__Supplied records__
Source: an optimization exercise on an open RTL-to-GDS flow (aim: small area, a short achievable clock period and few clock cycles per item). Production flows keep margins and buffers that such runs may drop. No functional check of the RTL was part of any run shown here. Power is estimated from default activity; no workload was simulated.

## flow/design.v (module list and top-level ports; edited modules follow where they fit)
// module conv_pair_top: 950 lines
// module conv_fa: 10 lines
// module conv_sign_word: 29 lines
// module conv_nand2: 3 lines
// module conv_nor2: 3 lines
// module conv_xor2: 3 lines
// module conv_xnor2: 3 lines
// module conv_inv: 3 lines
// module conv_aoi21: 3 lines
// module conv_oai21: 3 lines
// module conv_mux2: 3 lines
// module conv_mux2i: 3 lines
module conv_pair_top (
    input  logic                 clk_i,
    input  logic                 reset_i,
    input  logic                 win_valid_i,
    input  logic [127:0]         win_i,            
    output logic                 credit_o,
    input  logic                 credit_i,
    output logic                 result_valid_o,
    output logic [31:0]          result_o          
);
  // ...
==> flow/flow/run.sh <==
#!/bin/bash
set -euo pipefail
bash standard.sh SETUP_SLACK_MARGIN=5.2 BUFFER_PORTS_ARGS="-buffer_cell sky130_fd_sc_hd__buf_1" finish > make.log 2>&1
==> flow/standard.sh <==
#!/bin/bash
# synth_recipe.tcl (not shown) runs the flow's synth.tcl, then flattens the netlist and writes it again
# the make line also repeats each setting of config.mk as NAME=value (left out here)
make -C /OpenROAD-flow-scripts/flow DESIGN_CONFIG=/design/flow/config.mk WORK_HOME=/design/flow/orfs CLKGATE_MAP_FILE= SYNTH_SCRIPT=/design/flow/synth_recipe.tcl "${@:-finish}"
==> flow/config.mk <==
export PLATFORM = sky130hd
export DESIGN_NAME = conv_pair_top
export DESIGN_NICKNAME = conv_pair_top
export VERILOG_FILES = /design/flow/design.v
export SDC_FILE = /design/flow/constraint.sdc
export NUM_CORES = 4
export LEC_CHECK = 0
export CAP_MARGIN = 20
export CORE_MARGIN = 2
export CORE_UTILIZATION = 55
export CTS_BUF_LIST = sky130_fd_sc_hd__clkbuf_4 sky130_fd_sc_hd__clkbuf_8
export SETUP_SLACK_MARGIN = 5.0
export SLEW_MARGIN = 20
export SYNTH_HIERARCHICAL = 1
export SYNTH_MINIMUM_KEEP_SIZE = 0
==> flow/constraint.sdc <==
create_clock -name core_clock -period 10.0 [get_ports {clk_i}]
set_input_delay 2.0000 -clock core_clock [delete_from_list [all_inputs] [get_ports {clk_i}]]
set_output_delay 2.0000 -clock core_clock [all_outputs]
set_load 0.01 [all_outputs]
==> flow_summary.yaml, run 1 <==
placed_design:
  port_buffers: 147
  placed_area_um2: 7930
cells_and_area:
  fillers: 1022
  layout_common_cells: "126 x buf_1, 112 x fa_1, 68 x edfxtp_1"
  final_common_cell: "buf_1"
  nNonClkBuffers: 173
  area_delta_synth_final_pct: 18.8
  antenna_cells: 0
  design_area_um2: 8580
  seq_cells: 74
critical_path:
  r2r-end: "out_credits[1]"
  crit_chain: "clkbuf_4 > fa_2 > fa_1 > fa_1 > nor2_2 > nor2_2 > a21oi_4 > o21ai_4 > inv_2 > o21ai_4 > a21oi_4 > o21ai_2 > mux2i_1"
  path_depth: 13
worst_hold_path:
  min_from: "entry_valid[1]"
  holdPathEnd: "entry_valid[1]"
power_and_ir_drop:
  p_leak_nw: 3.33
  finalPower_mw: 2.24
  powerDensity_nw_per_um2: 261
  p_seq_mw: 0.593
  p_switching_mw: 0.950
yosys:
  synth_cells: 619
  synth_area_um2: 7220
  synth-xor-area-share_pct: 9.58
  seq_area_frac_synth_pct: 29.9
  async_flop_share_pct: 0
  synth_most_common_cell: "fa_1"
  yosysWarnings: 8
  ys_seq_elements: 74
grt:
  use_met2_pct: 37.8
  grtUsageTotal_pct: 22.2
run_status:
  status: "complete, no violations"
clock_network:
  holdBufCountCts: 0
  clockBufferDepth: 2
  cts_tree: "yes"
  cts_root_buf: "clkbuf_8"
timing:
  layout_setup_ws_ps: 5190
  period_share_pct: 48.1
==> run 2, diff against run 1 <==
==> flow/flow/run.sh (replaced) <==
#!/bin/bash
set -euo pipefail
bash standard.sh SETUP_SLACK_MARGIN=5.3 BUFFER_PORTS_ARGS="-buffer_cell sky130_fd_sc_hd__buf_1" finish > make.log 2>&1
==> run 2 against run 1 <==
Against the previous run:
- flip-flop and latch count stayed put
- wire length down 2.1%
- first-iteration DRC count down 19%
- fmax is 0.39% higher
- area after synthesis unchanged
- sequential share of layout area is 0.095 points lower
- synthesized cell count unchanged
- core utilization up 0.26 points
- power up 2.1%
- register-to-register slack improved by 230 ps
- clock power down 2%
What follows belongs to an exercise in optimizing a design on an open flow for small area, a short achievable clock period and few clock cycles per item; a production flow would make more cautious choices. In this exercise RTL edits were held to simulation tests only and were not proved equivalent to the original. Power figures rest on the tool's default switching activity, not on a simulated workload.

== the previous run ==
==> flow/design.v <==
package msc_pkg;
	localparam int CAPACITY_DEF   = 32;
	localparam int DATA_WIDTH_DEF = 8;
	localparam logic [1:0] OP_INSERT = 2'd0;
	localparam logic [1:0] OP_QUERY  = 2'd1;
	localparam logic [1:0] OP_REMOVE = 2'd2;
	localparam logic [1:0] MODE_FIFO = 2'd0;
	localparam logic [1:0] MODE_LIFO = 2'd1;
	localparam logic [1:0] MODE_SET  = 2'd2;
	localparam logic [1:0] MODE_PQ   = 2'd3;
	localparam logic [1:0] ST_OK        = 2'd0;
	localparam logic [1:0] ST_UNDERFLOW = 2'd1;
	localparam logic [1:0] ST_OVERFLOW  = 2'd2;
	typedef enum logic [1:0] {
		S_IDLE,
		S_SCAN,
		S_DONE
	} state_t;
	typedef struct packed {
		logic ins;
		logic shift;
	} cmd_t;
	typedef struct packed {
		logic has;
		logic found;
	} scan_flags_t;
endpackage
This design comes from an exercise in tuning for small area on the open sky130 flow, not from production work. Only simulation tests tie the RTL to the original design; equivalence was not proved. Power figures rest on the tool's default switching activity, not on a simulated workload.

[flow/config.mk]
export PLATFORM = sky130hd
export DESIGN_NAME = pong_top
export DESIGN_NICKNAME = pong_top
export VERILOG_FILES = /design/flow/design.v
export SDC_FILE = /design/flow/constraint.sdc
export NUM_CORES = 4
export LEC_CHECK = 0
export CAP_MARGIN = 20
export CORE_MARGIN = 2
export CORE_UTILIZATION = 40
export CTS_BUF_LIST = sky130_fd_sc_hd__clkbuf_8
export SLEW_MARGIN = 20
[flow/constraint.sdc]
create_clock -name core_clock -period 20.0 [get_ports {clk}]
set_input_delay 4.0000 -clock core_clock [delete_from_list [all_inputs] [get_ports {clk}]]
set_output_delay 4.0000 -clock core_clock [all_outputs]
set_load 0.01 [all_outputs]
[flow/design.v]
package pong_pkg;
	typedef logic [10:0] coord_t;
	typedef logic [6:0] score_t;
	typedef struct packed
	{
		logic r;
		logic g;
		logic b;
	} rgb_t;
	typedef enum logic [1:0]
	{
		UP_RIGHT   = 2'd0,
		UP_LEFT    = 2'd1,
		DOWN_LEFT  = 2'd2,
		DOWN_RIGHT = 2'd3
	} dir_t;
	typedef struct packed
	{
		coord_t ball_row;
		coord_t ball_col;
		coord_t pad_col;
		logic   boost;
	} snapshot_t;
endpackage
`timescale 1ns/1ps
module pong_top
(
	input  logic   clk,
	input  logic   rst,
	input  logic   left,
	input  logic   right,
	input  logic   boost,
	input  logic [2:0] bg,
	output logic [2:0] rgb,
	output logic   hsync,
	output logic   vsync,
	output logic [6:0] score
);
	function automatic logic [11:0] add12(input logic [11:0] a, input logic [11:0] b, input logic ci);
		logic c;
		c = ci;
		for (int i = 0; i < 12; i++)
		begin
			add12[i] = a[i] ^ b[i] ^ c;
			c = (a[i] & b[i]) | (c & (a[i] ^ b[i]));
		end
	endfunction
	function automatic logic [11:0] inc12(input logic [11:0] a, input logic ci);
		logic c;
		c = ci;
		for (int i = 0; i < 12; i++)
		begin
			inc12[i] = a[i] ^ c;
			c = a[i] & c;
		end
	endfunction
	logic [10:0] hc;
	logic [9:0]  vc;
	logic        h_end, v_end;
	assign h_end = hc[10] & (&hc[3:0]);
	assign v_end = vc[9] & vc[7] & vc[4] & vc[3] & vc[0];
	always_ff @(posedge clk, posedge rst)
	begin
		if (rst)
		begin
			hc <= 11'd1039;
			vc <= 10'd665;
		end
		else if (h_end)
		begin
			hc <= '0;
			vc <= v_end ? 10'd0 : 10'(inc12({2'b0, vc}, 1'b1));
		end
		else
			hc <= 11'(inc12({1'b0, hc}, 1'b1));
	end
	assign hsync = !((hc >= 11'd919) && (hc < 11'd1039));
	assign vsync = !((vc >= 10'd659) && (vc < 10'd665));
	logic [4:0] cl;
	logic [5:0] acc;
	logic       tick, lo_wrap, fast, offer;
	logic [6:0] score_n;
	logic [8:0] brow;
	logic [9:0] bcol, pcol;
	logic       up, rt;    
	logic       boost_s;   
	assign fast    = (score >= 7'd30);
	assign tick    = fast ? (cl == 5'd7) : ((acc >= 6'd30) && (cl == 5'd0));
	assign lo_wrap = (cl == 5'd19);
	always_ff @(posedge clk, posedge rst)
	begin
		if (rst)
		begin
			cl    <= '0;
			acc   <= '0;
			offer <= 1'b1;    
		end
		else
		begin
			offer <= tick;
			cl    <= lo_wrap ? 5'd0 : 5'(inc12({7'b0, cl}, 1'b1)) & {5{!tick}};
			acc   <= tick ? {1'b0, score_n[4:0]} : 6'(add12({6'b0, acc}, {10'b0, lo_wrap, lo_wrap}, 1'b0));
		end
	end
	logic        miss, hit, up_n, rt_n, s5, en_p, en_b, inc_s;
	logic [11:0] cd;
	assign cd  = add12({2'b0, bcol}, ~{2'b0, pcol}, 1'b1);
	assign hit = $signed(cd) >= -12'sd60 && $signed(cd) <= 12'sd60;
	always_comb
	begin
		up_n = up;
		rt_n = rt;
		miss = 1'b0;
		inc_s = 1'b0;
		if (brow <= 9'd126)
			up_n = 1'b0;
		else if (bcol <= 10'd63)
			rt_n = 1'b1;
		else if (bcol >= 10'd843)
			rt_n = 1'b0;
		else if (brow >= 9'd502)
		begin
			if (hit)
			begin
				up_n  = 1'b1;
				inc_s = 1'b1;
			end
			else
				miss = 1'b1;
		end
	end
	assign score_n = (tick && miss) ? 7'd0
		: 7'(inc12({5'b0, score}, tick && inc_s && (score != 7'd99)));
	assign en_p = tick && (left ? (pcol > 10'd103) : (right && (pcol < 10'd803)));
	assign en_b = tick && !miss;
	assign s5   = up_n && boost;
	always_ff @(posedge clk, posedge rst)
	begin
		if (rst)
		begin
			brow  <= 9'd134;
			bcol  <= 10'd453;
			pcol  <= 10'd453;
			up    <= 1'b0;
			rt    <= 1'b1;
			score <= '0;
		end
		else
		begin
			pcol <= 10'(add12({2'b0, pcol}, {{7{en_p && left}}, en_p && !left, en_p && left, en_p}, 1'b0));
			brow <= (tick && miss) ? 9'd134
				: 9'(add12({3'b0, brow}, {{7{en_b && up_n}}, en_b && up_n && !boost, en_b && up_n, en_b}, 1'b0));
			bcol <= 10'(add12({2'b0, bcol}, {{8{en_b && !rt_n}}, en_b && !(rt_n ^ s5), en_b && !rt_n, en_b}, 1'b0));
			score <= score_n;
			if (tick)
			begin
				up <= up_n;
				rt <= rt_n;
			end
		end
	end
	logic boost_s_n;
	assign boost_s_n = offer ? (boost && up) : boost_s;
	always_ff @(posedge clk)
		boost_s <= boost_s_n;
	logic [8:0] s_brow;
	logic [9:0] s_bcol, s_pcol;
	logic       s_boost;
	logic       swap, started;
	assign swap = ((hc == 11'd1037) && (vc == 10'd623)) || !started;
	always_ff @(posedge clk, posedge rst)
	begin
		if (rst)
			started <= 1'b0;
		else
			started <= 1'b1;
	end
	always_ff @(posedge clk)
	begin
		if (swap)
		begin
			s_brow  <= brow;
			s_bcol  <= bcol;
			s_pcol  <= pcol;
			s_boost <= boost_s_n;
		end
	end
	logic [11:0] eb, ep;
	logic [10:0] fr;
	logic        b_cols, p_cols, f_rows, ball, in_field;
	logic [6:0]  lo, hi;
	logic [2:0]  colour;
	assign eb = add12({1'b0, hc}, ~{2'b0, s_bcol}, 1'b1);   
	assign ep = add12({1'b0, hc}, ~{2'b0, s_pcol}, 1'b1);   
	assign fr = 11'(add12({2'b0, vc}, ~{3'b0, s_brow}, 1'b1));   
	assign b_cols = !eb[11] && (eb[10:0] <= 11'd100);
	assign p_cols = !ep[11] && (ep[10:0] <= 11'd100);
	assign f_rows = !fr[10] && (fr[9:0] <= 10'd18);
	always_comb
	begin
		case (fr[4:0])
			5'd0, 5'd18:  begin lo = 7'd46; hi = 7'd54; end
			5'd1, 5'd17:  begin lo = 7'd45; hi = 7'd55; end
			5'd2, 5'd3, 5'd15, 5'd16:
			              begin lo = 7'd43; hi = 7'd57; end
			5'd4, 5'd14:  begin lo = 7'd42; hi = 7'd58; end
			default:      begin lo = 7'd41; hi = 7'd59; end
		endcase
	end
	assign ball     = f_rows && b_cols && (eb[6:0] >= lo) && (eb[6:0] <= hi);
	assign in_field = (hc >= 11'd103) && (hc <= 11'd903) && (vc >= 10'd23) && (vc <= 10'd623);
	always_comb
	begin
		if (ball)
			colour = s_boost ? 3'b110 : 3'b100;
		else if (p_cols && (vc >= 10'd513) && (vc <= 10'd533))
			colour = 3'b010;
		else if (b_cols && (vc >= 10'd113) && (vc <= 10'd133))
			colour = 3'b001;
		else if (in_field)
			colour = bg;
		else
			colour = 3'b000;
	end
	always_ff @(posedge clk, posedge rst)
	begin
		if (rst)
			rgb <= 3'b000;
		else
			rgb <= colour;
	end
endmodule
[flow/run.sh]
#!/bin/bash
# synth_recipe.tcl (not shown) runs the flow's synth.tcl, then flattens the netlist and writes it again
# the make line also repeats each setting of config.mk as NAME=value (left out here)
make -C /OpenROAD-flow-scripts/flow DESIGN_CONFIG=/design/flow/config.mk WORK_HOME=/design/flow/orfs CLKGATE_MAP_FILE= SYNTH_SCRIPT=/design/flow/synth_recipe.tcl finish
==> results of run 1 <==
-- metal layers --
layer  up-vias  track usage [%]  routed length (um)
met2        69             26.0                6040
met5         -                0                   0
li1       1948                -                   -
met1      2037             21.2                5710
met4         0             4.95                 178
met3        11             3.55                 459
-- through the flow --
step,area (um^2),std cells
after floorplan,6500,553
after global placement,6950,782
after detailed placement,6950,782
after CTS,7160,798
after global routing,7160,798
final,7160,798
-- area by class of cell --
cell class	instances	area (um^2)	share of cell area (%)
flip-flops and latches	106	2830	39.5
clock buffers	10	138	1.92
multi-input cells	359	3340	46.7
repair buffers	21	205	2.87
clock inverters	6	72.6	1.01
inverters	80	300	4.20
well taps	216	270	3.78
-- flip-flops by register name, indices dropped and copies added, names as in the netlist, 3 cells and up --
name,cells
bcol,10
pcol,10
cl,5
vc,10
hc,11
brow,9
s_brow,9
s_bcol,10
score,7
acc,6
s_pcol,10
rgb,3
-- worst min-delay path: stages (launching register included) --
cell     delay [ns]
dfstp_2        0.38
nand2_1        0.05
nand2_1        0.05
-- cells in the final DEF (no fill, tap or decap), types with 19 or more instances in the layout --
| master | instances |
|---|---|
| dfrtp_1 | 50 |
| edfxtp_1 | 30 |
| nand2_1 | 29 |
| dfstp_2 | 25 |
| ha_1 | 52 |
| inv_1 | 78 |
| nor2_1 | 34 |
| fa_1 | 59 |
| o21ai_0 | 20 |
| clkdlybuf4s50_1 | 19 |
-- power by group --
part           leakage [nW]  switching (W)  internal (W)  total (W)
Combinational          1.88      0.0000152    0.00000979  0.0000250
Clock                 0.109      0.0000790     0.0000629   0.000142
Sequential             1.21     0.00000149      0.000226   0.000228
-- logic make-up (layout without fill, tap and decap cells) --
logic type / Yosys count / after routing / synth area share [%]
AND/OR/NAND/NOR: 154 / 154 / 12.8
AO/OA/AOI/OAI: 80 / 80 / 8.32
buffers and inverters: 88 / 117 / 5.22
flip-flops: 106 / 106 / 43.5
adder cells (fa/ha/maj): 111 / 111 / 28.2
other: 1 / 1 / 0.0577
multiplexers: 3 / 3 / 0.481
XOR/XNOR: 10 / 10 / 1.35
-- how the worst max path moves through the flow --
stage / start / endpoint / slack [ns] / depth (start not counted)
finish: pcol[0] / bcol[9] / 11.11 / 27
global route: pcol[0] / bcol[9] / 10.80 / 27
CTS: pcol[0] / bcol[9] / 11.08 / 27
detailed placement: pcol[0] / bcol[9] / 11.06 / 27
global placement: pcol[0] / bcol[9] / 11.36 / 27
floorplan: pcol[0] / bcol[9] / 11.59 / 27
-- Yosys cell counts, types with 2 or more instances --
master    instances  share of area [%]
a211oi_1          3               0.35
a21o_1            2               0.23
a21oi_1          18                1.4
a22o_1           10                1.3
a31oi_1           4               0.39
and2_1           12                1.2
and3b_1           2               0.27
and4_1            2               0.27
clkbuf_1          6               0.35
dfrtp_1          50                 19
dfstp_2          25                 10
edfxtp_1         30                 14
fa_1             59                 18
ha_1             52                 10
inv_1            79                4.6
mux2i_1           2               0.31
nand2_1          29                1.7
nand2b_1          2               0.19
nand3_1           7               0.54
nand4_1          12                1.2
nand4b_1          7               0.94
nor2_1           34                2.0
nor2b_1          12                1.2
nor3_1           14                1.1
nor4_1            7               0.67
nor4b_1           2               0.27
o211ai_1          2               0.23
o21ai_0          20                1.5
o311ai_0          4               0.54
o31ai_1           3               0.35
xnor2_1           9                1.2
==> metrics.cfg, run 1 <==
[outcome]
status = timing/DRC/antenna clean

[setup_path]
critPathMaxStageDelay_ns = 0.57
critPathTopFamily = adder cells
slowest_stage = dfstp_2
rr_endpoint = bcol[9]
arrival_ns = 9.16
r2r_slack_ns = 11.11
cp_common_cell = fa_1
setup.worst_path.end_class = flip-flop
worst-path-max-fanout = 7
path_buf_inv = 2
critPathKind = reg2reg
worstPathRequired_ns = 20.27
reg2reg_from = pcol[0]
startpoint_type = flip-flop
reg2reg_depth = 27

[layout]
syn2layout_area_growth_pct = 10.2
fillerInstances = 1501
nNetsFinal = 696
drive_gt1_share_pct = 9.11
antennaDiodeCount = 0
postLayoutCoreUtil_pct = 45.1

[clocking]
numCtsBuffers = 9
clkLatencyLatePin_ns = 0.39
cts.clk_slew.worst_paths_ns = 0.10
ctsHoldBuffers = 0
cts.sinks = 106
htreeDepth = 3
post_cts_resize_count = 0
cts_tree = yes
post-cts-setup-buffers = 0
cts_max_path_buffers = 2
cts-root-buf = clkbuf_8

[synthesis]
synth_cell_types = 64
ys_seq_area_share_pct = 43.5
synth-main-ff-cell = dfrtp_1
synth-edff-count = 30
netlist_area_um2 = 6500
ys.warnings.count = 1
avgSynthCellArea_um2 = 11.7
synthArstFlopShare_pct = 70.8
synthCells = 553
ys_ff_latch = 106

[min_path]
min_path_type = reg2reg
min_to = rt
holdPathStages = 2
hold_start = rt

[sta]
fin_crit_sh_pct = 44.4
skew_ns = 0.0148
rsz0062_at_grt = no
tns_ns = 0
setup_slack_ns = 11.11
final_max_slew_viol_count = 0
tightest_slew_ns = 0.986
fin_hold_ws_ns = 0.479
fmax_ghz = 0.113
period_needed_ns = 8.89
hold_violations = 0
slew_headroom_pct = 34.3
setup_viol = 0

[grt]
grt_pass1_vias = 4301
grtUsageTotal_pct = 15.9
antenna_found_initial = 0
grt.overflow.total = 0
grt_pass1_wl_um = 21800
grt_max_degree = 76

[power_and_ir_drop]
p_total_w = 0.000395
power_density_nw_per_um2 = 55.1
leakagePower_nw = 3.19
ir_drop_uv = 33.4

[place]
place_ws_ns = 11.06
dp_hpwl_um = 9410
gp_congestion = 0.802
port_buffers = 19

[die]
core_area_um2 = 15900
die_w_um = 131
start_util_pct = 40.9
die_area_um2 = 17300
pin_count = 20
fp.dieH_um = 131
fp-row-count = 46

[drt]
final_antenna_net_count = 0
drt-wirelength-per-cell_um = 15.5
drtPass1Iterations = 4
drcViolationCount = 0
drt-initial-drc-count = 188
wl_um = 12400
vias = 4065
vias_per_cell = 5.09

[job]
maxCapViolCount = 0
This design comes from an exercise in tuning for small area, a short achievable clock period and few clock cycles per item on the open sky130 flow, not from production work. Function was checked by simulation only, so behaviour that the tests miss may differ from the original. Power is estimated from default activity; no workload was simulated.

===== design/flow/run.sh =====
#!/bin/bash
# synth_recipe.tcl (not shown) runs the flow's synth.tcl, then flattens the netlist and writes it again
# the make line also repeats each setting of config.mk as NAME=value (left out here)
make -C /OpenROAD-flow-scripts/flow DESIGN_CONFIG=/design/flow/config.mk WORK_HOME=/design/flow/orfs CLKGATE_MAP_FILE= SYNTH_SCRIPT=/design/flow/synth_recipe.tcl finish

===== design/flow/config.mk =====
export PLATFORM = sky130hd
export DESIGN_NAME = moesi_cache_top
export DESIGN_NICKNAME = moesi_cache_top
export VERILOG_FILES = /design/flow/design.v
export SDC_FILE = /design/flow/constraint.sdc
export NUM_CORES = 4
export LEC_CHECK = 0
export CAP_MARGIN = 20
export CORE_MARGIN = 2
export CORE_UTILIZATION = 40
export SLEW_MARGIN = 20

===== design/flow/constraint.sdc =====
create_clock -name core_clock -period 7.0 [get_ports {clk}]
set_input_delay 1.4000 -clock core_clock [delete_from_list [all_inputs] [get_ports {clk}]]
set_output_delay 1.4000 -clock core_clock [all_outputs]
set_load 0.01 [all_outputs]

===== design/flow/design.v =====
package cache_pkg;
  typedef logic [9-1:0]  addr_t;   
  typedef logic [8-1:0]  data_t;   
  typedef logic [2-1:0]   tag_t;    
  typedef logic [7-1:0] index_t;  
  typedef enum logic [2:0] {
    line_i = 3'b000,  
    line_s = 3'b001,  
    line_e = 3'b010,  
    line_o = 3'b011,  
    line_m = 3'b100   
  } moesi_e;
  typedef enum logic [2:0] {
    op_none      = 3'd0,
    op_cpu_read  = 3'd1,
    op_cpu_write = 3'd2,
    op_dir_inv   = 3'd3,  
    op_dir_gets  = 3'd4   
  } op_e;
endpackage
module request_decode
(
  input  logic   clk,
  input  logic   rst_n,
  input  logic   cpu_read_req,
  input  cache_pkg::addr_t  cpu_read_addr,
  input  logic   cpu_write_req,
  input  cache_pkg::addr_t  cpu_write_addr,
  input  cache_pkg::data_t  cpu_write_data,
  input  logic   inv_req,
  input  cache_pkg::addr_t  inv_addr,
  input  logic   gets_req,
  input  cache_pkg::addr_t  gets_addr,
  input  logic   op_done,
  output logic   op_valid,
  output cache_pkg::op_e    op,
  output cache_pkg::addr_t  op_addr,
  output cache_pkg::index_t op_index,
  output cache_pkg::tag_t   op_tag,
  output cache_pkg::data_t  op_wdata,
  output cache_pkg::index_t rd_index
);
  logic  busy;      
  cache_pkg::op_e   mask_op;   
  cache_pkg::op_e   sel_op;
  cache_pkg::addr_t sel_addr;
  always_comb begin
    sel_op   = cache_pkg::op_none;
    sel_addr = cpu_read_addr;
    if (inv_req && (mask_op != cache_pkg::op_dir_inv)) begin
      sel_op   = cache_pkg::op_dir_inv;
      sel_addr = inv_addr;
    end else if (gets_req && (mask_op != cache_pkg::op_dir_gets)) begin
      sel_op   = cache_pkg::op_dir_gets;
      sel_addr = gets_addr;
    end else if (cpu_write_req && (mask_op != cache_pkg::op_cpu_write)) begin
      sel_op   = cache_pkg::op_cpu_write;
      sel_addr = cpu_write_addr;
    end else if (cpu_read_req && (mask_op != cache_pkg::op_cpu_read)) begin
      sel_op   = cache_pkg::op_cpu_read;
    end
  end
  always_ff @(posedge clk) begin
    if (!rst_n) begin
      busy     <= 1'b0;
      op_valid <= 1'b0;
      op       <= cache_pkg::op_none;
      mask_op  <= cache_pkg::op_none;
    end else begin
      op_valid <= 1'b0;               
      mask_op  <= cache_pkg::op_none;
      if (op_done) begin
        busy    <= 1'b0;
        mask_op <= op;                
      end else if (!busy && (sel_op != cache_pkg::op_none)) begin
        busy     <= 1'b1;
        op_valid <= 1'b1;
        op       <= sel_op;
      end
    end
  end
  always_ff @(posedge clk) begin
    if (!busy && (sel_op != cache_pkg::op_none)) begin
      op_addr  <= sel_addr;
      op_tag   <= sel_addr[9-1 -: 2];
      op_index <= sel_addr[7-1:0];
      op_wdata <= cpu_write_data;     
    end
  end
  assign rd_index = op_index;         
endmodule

__Instructions to follow__
In the entries above, find the line with "colour = 3'b010;" and the line with "dfrtp_1 | 50 |", then set down exactly those two and every line between them, nothing else.

__Response area__
			colour = 3'b010;
		else if (b_cols && (vc >= 10'd113) && (vc <= 10'd133))
			colour = 3'b001;
		else if (in_field)
			colour = bg;
		else
			colour = 3'b000;
	end
	always_ff @(posedge clk, posedge rst)
	begin
		if (rst)
			rgb <= 3'b000;
		else
			rgb <= colour;
	end
endmodule
[flow/run.sh]
#!/bin/bash
# synth_recipe.tcl (not shown) runs the flow's synth.tcl, then flattens the netlist and writes it again
# the make line also repeats each setting of config.mk as NAME=value (left out here)
make -C /OpenROAD-flow-scripts/flow DESIGN_CONFIG=/design/flow/config.mk WORK_HOME=/design/flow/orfs CLKGATE_MAP_FILE= SYNTH_SCRIPT=/design/flow/synth_recipe.tcl finish
==> results of run 1 <==
-- metal layers --
layer  up-vias  track usage [%]  routed length (um)
met2        69             26.0                6040
met5         -                0                   0
li1       1948                -                   -
met1      2037             21.2                5710
met4         0             4.95                 178
met3        11             3.55                 459
-- through the flow --
step,area (um^2),std cells
after floorplan,6500,553
after global placement,6950,782
after detailed placement,6950,782
after CTS,7160,798
after global routing,7160,798
final,7160,798
-- area by class of cell --
cell class	instances	area (um^2)	share of cell area (%)
flip-flops and latches	106	2830	39.5
clock buffers	10	138	1.92
multi-input cells	359	3340	46.7
repair buffers	21	205	2.87
clock inverters	6	72.6	1.01
inverters	80	300	4.20
well taps	216	270	3.78
-- flip-flops by register name, indices dropped and copies added, names as in the netlist, 3 cells and up --
name,cells
bcol,10
pcol,10
cl,5
vc,10
hc,11
brow,9
s_brow,9
s_bcol,10
score,7
acc,6
s_pcol,10
rgb,3
-- worst min-delay path: stages (launching register included) --
cell     delay [ns]
dfstp_2        0.38
nand2_1        0.05
nand2_1        0.05
-- cells in the final DEF (no fill, tap or decap), types with 19 or more instances in the layout --
| master | instances |
|---|---|
| dfrtp_1 | 50 |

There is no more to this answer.